Fuel tax increases have come into effect across six U.S. states, adding upward pressure on consumer energy costs even as crude oil prices slid on potential geopolitical easing. The tax changes hit motorists in states including California and Illinois, with hikes ranging from several cents to over a dime per gallon.
On the supply side, Brent crude slipped below $90 per barrel, trading around $88–$89, while WTI fell to roughly $85–$87. The decline followed President Donald Trump's statement that a peace agreement with Iran was close and that previously threatened military strikes were canceled. Traders are pricing in the possibility of de-escalation in the Middle East and a potential reopening of the Strait of Hormuz.

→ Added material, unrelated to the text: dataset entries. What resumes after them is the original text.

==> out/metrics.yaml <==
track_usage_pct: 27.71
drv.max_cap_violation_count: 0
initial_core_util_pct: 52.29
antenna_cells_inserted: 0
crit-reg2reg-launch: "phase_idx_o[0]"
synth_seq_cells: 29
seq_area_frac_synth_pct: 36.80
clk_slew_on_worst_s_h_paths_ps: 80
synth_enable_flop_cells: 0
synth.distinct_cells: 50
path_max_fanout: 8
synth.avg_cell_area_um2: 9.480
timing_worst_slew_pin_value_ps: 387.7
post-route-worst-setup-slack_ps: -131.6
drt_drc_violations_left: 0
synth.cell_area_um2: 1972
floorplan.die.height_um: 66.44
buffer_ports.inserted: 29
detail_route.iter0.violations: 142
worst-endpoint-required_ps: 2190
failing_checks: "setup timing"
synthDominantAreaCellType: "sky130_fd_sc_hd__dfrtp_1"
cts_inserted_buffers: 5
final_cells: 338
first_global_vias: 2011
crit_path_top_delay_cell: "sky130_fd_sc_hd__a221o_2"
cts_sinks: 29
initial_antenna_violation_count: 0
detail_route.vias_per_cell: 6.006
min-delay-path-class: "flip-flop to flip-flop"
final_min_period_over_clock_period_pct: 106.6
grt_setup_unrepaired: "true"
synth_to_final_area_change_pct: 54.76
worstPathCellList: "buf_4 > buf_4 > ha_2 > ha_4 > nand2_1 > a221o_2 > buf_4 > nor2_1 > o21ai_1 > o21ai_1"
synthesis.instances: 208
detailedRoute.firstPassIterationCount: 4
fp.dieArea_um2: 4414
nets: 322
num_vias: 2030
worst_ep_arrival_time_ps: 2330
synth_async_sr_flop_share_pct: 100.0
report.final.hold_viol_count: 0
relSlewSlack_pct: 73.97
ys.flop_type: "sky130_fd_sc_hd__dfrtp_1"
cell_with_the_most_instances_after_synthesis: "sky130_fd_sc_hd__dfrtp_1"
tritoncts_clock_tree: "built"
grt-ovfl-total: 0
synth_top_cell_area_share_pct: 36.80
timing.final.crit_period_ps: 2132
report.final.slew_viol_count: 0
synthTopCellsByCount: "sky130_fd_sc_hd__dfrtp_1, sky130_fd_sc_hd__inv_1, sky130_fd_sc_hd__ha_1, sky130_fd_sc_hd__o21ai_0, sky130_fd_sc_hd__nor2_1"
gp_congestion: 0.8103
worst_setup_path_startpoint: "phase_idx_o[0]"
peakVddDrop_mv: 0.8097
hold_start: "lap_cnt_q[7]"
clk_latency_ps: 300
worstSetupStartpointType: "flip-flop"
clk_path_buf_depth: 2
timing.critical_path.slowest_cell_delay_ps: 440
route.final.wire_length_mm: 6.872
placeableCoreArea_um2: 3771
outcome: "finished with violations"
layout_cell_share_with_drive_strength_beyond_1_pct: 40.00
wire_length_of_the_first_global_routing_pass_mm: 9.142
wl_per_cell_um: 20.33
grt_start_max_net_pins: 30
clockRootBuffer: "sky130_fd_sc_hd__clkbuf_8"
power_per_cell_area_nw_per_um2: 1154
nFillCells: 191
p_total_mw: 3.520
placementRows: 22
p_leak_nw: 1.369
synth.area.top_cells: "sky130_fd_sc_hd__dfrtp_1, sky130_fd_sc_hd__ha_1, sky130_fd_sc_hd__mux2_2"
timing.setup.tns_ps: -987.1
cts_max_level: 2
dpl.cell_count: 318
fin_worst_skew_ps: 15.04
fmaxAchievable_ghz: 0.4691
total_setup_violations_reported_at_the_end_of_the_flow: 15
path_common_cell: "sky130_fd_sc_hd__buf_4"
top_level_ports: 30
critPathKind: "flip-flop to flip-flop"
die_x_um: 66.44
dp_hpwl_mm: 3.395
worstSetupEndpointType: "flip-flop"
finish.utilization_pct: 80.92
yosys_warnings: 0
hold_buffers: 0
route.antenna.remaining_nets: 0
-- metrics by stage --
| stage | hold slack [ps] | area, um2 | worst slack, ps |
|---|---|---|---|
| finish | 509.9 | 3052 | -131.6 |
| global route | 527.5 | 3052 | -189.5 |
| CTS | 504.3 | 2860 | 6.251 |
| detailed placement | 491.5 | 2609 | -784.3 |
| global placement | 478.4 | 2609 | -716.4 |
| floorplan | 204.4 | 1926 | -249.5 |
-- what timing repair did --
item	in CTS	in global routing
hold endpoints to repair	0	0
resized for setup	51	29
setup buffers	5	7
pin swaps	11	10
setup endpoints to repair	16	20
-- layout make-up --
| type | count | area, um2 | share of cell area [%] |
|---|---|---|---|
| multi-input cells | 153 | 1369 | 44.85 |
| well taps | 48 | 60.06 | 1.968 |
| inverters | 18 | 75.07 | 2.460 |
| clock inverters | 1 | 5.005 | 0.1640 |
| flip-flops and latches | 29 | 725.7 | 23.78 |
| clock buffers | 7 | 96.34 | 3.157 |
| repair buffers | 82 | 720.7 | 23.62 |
[src/rtl/song_sequencer.sv]
// Steps the note-ROM address at a programmable tempo, with play/pause/stop/loop control.
// Each note takes 2 fetch cycles plus TICK_DIV>>tempo play cycles; no backpressure, all pulses act immediately.
module song_sequencer #(
  parameter int unsigned TICK_DIV = 8388608,
  parameter int unsigned LEN0     = 196,
  parameter int unsigned LEN1     = 243,
  parameter int unsigned ADDR_W   = 8,
  parameter int unsigned NOTE_W   = 8
) (
  input  logic              CLK100MHZ,
  input  logic              rst_n,
  input  logic              play_p,
  input  logic              stop_p,
  input  logic              song_sel,
  input  logic              loop_en,
  input  logic [1:0]        tempo,
  output logic [ADDR_W-1:0] rom_addr,
  input  logic [NOTE_W-1:0] rom_note0,
  input  logic [NOTE_W-1:0] rom_note1,
  output logic [NOTE_W-1:0] fullnote,
  output logic              playing,
  output logic              paused,
  output logic              done_p
);

  typedef enum logic [2:0] {IDLE, FETCH, PLAY, PAUSE, DONE} state_t;

  localparam logic [31:0]       TICK  = 32'(TICK_DIV);
  localparam logic [ADDR_W-1:0] LAST0 = ADDR_W'(LEN0 - 1);
  localparam logic [ADDR_W-1:0] LAST1 = ADDR_W'(LEN1 - 1);

  state_t            state;
  logic              cur_song;
  logic              fetch_ph;
  logic              pause_pend;
  logic [31:0]       counter;
  logic [NOTE_W-1:0] held_note;

  logic [31:0]       period_m1;
  logic [ADDR_W-1:0] last_addr;
  logic [NOTE_W-1:0] rom_note;

  assign period_m1 = (TICK >> tempo) - 32'd1;
  assign last_addr = cur_song ? LAST1 : LAST0;
  assign rom_note  = cur_song ? rom_note1 : rom_note0;

  always_ff @(posedge CLK100MHZ or negedge rst_n) begin
    if (!rst_n) begin
      state      <= IDLE;
      rom_addr   <= '0;
      fullnote   <= '0;
      playing    <= 1'b0;
      paused     <= 1'b0;
      done_p     <= 1'b0;
      cur_song   <= 1'b0;
      fetch_ph   <= 1'b0;
      pause_pend <= 1'b0;
      counter    <= '0;
      held_note  <= '0;
    end else begin
      done_p <= 1'b0;
      if (stop_p) begin
        state      <= IDLE;
        rom_addr   <= '0;
        fullnote   <= '0;
        playing    <= 1'b0;
        paused     <= 1'b0;
        fetch_ph   <= 1'b0;
        pause_pend <= 1'b0;
      end else begin
        case (state)
          IDLE: begin
            fullnote <= '0;
            if (play_p) begin
              cur_song   <= song_sel;
              rom_addr   <= '0;
              fetch_ph   <= 1'b0;
              pause_pend <= 1'b0;
              playing    <= 1'b1;
              state      <= FETCH;
            end
          end
          FETCH: begin
            if (!fetch_ph) begin
              fetch_ph <= 1'b1;
              if (play_p) pause_pend <= 1'b1;
            end else begin
              // ROM data is valid now; a pause request still latches the note first
              fetch_ph   <= 1'b0;
              pause_pend <= 1'b0;
              held_note  <= rom_note;
              counter    <= period_m1;
              if (pause_pend || play_p) begin
                fullnote <= '0;
                playing  <= 1'b0;
                paused   <= 1'b1;
                state    <= PAUSE;
              end else begin
                fullnote <= rom_note;
                state    <= PLAY;
              end
            end
          end
          PLAY: begin
            if (play_p) begin
              fullnote <= '0;
              playing  <= 1'b0;
              paused   <= 1'b1;
              state    <= PAUSE;
            end else if (counter == 32'd0) begin
              if (rom_addr != last_addr) begin
                rom_addr <= rom_addr + ADDR_W'(1);
                state    <= FETCH;
              end else if (loop_en) begin
                rom_addr <= '0;
                state    <= FETCH;
              end else begin
                fullnote <= '0;
                playing  <= 1'b0;
                done_p   <= 1'b1;
                state    <= DONE;
              end
            end else begin
              counter <= counter - 32'd1;
            end
          end
          PAUSE: begin
            if (play_p) begin
              fullnote <= held_note;
              playing  <= 1'b1;
              paused   <= 1'b0;
              state    <= PLAY;
            end
          end
          DONE: begin
            fullnote <= '0;
            state    <= IDLE;
          end
          default: state <= IDLE;
        endcase
      end
    end
  end

endmodule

The tax increases come at a time when energy inflation is already accelerating, squeezing household budgets. National average gas prices are falling, offering some relief at the pump, but the state-level tax hikes could partially offset that benefit for drivers in the affected regions.
Geopolitical dynamics remain a key wildcard: any breakdown in U.S.-Iran talks could quickly reverse the price declines, and supply disruptions from a major chokepoint like Hormuz remain a risk. Meanwhile, OPEC+ production decisions and global demand trends will shape the medium-term outlook.
Some analysts warn that the combination of rising state taxes and still-elevated crude prices could keep consumer energy costs stubbornly high, even as broader inflation shows signs of moderating.